■ What this task involves
Word for word, transcribe the data below from the line with "(.a(z1[28]), .b(z1[29]), .c(z1[30]), .y(z2[7]));" to the line with "run summary, run", keeping both of those lines.

■ Records for the task
_ _ _ _ _

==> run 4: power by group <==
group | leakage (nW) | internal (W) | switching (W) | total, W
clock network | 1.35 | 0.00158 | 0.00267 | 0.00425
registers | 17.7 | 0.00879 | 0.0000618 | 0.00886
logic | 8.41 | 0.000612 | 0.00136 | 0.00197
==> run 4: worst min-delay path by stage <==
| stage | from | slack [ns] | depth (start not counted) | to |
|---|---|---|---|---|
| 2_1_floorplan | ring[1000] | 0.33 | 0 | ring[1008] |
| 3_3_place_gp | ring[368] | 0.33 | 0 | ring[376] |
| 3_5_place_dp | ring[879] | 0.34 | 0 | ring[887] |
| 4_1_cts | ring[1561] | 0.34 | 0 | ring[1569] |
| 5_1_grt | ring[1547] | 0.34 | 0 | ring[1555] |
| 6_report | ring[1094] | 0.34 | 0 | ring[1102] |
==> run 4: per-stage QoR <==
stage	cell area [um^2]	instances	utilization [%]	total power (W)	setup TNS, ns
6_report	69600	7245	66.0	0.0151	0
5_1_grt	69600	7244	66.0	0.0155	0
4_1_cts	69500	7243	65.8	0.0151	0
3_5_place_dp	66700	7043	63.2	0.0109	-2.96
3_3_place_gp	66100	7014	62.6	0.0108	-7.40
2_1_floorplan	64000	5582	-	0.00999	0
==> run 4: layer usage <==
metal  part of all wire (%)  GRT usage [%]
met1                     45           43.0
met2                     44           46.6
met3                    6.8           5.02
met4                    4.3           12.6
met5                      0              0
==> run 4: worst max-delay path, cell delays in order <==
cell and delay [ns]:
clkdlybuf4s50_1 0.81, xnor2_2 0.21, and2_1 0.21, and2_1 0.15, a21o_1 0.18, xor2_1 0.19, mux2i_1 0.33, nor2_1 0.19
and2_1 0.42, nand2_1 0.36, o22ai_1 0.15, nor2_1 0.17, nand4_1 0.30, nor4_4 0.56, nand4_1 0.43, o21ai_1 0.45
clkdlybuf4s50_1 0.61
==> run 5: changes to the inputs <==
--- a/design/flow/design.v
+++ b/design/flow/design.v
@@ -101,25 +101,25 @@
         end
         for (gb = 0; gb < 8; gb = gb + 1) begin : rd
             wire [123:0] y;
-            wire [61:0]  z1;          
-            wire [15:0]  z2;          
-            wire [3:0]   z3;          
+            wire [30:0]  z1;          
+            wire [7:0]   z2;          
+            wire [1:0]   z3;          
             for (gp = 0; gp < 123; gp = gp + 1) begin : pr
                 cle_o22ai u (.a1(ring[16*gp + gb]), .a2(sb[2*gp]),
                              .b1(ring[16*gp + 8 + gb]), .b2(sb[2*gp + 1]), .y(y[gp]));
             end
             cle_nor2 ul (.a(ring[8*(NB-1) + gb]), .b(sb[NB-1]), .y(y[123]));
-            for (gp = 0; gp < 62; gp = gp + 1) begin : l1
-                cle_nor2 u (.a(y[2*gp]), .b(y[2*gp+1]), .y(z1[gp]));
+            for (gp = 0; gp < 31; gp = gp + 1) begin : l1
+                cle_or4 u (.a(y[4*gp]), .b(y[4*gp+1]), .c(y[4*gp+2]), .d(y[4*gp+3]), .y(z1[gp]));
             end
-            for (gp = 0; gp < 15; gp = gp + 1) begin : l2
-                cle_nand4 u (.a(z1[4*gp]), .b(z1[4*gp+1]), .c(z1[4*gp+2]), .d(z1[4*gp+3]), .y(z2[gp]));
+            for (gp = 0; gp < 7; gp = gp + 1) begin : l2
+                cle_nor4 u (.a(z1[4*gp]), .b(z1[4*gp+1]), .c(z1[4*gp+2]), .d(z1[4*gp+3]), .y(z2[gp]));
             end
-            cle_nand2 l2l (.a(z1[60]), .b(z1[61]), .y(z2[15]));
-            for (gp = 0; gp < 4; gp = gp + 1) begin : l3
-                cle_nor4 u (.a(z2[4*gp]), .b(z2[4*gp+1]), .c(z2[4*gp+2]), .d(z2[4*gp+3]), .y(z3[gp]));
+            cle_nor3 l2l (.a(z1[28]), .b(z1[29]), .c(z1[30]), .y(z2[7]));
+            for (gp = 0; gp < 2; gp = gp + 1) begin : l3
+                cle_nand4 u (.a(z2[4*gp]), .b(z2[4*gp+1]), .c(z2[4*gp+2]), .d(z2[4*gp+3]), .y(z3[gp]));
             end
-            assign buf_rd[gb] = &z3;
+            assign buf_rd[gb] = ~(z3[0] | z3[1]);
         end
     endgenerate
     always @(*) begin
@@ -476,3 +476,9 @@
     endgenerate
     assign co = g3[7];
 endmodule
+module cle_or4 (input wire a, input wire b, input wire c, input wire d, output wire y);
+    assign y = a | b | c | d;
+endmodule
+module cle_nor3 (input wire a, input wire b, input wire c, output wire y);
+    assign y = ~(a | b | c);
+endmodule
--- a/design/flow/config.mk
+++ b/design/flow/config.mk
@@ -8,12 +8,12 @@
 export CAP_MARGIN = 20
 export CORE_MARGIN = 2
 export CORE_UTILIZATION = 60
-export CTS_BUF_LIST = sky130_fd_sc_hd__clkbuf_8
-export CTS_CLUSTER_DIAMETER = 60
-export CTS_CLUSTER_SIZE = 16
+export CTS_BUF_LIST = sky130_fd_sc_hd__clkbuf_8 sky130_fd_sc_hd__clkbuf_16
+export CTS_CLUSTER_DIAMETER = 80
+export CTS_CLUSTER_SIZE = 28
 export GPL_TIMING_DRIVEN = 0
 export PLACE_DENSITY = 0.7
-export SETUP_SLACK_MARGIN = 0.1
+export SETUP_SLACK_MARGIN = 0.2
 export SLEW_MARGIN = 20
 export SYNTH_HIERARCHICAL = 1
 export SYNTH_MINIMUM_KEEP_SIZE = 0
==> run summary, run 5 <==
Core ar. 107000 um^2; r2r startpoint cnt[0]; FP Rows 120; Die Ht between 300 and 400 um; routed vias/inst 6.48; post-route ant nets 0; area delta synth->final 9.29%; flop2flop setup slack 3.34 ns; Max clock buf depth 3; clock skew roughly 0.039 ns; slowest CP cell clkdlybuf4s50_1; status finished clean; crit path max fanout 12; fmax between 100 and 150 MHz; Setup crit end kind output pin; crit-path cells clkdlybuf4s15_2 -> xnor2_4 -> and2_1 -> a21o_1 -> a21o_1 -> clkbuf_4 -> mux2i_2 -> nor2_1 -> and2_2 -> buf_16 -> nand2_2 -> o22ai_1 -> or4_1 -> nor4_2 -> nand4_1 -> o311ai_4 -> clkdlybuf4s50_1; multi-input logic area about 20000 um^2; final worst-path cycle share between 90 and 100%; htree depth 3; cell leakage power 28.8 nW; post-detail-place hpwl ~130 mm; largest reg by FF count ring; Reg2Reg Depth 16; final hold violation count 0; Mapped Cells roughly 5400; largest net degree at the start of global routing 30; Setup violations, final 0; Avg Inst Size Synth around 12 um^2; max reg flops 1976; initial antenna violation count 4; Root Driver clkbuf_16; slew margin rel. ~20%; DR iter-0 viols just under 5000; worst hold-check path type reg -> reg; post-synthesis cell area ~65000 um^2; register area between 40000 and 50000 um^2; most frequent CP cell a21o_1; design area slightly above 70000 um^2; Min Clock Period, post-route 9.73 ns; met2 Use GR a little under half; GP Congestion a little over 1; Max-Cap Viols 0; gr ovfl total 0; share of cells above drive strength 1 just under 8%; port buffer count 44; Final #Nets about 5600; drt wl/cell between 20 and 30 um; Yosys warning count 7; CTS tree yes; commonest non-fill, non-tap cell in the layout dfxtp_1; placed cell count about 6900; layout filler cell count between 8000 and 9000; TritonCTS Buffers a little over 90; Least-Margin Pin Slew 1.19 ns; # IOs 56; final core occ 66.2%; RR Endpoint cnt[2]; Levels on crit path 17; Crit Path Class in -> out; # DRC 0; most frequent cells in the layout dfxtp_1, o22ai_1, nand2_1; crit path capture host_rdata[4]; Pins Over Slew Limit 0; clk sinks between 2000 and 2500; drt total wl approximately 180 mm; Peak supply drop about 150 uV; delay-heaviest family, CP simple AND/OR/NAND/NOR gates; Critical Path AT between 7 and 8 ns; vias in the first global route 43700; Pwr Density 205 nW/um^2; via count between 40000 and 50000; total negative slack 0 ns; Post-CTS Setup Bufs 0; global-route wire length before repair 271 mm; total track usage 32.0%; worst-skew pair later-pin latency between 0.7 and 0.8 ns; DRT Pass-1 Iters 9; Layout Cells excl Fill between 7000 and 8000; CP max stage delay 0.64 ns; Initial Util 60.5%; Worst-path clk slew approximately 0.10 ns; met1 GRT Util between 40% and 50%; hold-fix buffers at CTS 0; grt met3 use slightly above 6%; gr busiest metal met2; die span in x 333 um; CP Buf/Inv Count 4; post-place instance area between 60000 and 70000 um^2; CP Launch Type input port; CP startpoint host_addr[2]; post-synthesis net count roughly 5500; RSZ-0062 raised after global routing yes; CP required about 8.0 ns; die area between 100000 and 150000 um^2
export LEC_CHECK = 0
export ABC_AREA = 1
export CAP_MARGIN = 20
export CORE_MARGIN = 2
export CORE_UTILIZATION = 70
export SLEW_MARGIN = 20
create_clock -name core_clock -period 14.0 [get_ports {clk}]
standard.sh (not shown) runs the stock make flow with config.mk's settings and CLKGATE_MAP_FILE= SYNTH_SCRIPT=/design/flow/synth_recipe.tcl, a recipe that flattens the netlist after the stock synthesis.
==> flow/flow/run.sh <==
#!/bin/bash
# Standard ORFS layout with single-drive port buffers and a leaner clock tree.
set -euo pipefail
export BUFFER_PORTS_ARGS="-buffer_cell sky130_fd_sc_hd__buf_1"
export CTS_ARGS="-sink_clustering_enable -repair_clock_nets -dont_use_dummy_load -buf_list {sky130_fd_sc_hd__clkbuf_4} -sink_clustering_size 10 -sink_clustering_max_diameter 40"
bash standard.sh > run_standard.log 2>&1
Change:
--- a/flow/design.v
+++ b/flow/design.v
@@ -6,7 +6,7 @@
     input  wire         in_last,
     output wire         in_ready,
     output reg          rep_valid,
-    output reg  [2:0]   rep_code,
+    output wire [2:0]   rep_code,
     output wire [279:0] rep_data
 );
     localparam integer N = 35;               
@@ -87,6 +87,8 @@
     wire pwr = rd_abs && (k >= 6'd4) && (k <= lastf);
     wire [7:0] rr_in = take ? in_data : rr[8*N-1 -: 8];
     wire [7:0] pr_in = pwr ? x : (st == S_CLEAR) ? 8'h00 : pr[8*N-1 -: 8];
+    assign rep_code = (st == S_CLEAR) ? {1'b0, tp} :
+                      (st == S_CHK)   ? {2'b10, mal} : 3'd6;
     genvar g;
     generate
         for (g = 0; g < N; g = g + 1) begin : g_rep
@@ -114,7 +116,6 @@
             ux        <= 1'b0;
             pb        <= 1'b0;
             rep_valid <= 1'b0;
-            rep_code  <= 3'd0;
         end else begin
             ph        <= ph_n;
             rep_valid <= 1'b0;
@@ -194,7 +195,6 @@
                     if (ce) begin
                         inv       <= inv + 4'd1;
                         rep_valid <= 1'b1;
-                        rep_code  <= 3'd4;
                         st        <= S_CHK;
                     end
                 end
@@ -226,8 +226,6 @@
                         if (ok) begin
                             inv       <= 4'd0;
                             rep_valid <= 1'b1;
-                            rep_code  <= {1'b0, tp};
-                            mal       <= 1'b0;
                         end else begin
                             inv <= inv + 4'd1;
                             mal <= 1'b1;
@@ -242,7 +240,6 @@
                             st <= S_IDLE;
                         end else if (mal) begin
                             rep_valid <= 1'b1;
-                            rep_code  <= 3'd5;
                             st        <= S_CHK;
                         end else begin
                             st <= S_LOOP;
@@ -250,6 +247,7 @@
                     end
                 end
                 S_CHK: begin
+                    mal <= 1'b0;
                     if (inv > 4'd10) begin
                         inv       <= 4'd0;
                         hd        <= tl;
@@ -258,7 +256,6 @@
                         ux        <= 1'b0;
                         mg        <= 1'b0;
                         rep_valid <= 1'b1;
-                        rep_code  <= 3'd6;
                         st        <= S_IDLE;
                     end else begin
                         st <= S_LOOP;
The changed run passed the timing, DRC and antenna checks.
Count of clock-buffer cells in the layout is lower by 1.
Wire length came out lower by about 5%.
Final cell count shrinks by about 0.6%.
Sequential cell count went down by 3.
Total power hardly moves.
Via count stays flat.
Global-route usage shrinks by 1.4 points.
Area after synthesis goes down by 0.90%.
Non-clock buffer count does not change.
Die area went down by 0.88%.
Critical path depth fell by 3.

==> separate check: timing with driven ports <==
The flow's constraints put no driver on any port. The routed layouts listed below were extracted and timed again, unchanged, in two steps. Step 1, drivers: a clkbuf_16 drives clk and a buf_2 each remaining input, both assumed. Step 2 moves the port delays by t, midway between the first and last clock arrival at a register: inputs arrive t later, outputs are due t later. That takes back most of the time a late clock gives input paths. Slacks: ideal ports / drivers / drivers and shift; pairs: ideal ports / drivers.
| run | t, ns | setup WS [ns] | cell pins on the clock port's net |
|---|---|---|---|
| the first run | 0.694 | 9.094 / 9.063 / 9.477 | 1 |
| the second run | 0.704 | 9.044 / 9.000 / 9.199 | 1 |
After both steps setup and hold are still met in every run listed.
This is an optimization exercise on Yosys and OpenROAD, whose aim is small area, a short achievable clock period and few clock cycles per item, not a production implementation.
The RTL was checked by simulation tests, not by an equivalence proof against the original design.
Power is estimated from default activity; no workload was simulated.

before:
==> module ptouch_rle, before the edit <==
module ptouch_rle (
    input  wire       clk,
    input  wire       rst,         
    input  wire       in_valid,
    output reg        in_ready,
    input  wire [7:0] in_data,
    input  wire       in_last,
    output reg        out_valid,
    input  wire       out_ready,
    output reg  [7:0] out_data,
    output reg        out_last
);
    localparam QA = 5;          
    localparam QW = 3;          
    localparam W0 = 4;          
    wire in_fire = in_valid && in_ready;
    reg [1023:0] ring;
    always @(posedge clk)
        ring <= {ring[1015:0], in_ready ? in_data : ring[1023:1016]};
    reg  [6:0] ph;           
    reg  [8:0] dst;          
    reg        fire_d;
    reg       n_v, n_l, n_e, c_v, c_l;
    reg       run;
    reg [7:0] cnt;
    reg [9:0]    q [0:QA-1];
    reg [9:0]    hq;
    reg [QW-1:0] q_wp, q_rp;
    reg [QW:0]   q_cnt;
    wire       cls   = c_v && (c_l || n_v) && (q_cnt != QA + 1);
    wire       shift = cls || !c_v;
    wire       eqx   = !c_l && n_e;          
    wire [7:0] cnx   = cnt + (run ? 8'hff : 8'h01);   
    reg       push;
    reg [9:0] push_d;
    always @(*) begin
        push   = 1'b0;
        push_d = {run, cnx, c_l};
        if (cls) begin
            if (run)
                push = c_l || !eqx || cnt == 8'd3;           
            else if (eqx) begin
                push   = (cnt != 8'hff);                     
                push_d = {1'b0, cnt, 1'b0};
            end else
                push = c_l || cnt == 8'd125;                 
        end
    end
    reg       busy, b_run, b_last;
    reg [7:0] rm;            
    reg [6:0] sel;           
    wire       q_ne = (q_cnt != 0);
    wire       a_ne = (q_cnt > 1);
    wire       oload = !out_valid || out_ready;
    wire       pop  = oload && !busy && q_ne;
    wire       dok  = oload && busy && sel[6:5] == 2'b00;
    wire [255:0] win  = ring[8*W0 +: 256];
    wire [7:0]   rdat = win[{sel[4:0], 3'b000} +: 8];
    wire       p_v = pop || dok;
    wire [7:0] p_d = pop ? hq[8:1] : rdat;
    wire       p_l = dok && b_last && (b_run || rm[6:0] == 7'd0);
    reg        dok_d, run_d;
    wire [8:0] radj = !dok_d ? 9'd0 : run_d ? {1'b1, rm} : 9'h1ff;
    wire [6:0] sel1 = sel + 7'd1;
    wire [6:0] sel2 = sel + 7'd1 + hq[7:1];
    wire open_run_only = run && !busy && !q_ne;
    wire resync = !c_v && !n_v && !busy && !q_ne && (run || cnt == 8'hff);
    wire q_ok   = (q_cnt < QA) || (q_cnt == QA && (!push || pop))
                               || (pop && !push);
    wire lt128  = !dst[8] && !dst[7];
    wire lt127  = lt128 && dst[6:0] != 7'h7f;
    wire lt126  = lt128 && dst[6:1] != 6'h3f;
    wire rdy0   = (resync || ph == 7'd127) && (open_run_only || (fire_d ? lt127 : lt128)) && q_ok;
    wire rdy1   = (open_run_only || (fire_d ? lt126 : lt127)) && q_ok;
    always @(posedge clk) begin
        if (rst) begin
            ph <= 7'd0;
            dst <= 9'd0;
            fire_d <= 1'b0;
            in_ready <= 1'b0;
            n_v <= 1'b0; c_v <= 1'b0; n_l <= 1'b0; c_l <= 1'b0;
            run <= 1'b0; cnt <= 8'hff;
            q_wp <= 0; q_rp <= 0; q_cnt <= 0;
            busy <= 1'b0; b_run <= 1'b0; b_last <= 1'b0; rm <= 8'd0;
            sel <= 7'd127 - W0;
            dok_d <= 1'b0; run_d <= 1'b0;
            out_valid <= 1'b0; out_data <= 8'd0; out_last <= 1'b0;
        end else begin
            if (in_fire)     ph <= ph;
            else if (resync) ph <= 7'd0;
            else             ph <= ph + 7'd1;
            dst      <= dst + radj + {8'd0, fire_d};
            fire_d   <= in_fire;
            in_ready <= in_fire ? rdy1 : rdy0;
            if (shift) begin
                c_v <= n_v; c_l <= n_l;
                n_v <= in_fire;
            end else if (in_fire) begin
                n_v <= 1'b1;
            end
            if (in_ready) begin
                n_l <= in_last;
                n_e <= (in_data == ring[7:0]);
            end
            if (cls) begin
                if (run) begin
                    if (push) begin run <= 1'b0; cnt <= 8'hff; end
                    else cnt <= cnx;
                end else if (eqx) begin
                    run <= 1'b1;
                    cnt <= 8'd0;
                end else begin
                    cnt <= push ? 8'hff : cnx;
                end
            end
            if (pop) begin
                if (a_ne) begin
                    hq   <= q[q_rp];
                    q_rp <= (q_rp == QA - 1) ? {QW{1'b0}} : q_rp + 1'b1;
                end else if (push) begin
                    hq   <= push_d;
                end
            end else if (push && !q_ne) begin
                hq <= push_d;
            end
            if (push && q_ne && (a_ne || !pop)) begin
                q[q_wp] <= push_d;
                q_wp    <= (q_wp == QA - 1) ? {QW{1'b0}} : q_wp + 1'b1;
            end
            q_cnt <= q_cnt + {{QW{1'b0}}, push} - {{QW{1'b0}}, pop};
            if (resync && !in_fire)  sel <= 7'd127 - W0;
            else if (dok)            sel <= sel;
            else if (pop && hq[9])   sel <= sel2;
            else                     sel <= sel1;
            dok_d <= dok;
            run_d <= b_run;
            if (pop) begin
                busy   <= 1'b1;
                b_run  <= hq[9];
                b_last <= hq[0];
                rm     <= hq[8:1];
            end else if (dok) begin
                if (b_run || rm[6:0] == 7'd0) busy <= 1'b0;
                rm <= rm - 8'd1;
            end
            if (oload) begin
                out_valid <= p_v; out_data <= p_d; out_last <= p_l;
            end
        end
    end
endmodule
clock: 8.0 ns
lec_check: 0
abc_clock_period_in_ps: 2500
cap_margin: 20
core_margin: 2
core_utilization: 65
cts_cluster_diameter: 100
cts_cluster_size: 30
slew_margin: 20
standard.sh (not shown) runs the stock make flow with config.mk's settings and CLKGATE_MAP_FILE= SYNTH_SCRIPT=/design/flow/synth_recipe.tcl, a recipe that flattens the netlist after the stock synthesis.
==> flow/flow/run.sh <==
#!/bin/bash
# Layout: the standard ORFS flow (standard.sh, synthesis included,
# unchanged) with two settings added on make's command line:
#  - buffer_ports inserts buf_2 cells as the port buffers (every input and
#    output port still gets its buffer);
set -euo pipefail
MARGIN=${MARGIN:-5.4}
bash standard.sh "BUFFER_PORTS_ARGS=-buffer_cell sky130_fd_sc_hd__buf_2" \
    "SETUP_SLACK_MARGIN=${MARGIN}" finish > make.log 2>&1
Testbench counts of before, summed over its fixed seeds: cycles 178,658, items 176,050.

_ _ _ _ _

■ Response to this task
+            cle_nor3 l2l (.a(z1[28]), .b(z1[29]), .c(z1[30]), .y(z2[7]));
+            for (gp = 0; gp < 2; gp = gp + 1) begin : l3
+                cle_nand4 u (.a(z2[4*gp]), .b(z2[4*gp+1]), .c(z2[4*gp+2]), .d(z2[4*gp+3]), .y(z3[gp]));
             end
-            assign buf_rd[gb] = &z3;
+            assign buf_rd[gb] = ~(z3[0] | z3[1]);
         end
     endgenerate
     always @(*) begin
@@ -476,3 +476,9 @@
     endgenerate
     assign co = g3[7];
 endmodule
+module cle_or4 (input wire a, input wire b, input wire c, input wire d, output wire y);
+    assign y = a | b | c | d;
+endmodule
+module cle_nor3 (input wire a, input wire b, input wire c, output wire y);
+    assign y = ~(a | b | c);
+endmodule
--- a/design/flow/config.mk
+++ b/design/flow/config.mk
@@ -8,12 +8,12 @@
 export CAP_MARGIN = 20
 export CORE_MARGIN = 2
 export CORE_UTILIZATION = 60
-export CTS_BUF_LIST = sky130_fd_sc_hd__clkbuf_8
-export CTS_CLUSTER_DIAMETER = 60
-export CTS_CLUSTER_SIZE = 16
+export CTS_BUF_LIST = sky130_fd_sc_hd__clkbuf_8 sky130_fd_sc_hd__clkbuf_16
+export CTS_CLUSTER_DIAMETER = 80
+export CTS_CLUSTER_SIZE = 28
 export GPL_TIMING_DRIVEN = 0
 export PLACE_DENSITY = 0.7
-export SETUP_SLACK_MARGIN = 0.1
+export SETUP_SLACK_MARGIN = 0.2
 export SLEW_MARGIN = 20
 export SYNTH_HIERARCHICAL = 1
 export SYNTH_MINIMUM_KEEP_SIZE = 0
==> run summary, run 5 <==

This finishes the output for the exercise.